--- src/sv/cmb_pkg.sv ---
// ----------------------------------------------------------------------------
// cmb_pkg
// Shared types and constants for the column motion blur block.
// ----------------------------------------------------------------------------
package cmb_pkg;

    localparam int CH_W   = 8;            // bits per color channel
    localparam int NUM_CH = 3;            // red, green, blue
    localparam int PIX_W  = CH_W * NUM_CH;
    localparam int AMT_W  = 5;            // blur_amount register width
    localparam int CMP_W  = 7;            // common width for count compares

    typedef enum logic [2:0] {
        ST_IDLE,
        ST_READ,
        ST_DIVGO,
        ST_DIVW,
        ST_OUT
    } t_state;

endpackage

--- src/sv/cmb_ram.sv ---
// ----------------------------------------------------------------------------
// cmb_ram
// Generic single write port, single read port RAM with registered read data.
// ----------------------------------------------------------------------------
module cmb_ram #(
    parameter int WIDTH = 24,
    parameter int DEPTH = 16,
    parameter int AW    = (DEPTH > 1) ? $clog2(DEPTH) : 1
) (
    input  logic             i_clk,
    input  logic             i_we,
    input  logic [AW-1:0]    i_waddr,
    input  logic [WIDTH-1:0] i_wdata,
    input  logic [AW-1:0]    i_raddr,
    output logic [WIDTH-1:0] o_rdata
);

    logic [WIDTH-1:0] r_mem [DEPTH];
    logic [WIDTH-1:0] r_rdata;

    always_ff @(posedge i_clk) begin
        if (i_we) begin
            r_mem[i_waddr] <= i_wdata;
        end
        r_rdata <= r_mem[i_raddr];
    end

    assign o_rdata = r_rdata;

endmodule

--- src/sv/cmb_div.sv ---
// ----------------------------------------------------------------------------
// cmb_div
// Restoring divider, one quotient bit per cycle, three channel lanes sharing
// one bit counter and one divisor.
// ----------------------------------------------------------------------------
module cmb_div #(
    parameter int SUM_W = 12
) (
    input  logic                                  i_clk,
    input  logic                                  i_rst_n,
    input  logic                                  i_start,
    input  logic [cmb_pkg::AMT_W-1:0]             i_divisor,
    input  logic [cmb_pkg::NUM_CH-1:0][SUM_W-1:0] i_dividend,
    output logic                                  o_done,
    output logic [cmb_pkg::NUM_CH-1:0][SUM_W-1:0] o_quot
);
    import cmb_pkg::*;

    localparam int CNT_W = $clog2(SUM_W + 1);

    logic [NUM_CH-1:0][SUM_W-1:0] r_quot;
    logic [NUM_CH-1:0][AMT_W-1:0] r_rem;
    logic [NUM_CH-1:0][SUM_W-1:0] n_quot;
    logic [NUM_CH-1:0][AMT_W-1:0] n_rem;
    logic [CNT_W-1:0]             r_cnt;
    logic                         r_busy;
    logic                         r_done;

    // one restoring step per lane
    always_comb begin
        logic [AMT_W:0] sh;
        for (int c = 0; c < NUM_CH; c++) begin
            sh = {r_rem[c], r_quot[c][SUM_W-1]};
            if (sh >= {1'b0, i_divisor}) begin
                n_rem[c]  = AMT_W'(sh - {1'b0, i_divisor});
                n_quot[c] = {r_quot[c][SUM_W-2:0], 1'b1};
            end else begin
                n_rem[c]  = sh[AMT_W-1:0];
                n_quot[c] = {r_quot[c][SUM_W-2:0], 1'b0};
            end
        end
    end

    always_ff @(posedge i_clk) begin
        if (!i_rst_n) begin
            r_busy <= 1'b0;
            r_done <= 1'b0;
            r_cnt  <= '0;
        end else begin
            r_done <= 1'b0;
            if (i_start) begin
                r_busy <= 1'b1;
                r_cnt  <= CNT_W'(SUM_W);
            end else if (r_busy) begin
                r_cnt <= r_cnt - 1'b1;
                if (r_cnt == CNT_W'(1)) begin
                    r_busy <= 1'b0;
                    r_done <= 1'b1;
                end
            end
        end
    end

    always_ff @(posedge i_clk) begin
        if (i_start) begin
            r_quot <= i_dividend;
            r_rem  <= '0;
        end else if (r_busy) begin
            r_quot <= n_quot;
            r_rem  <= n_rem;
        end
    end

    assign o_done = r_done;
    assign o_quot = r_quot;

endmodule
+ + + + + + +
→ **What you should do**: Go through the entries and filter for lines holding the word "output"; copy each match.

→ **Exercise result**:
    output logic [WIDTH-1:0] o_rdata
    output logic                                  o_done,
    output logic [cmb_pkg::NUM_CH-1:0][SUM_W-1:0] o_quot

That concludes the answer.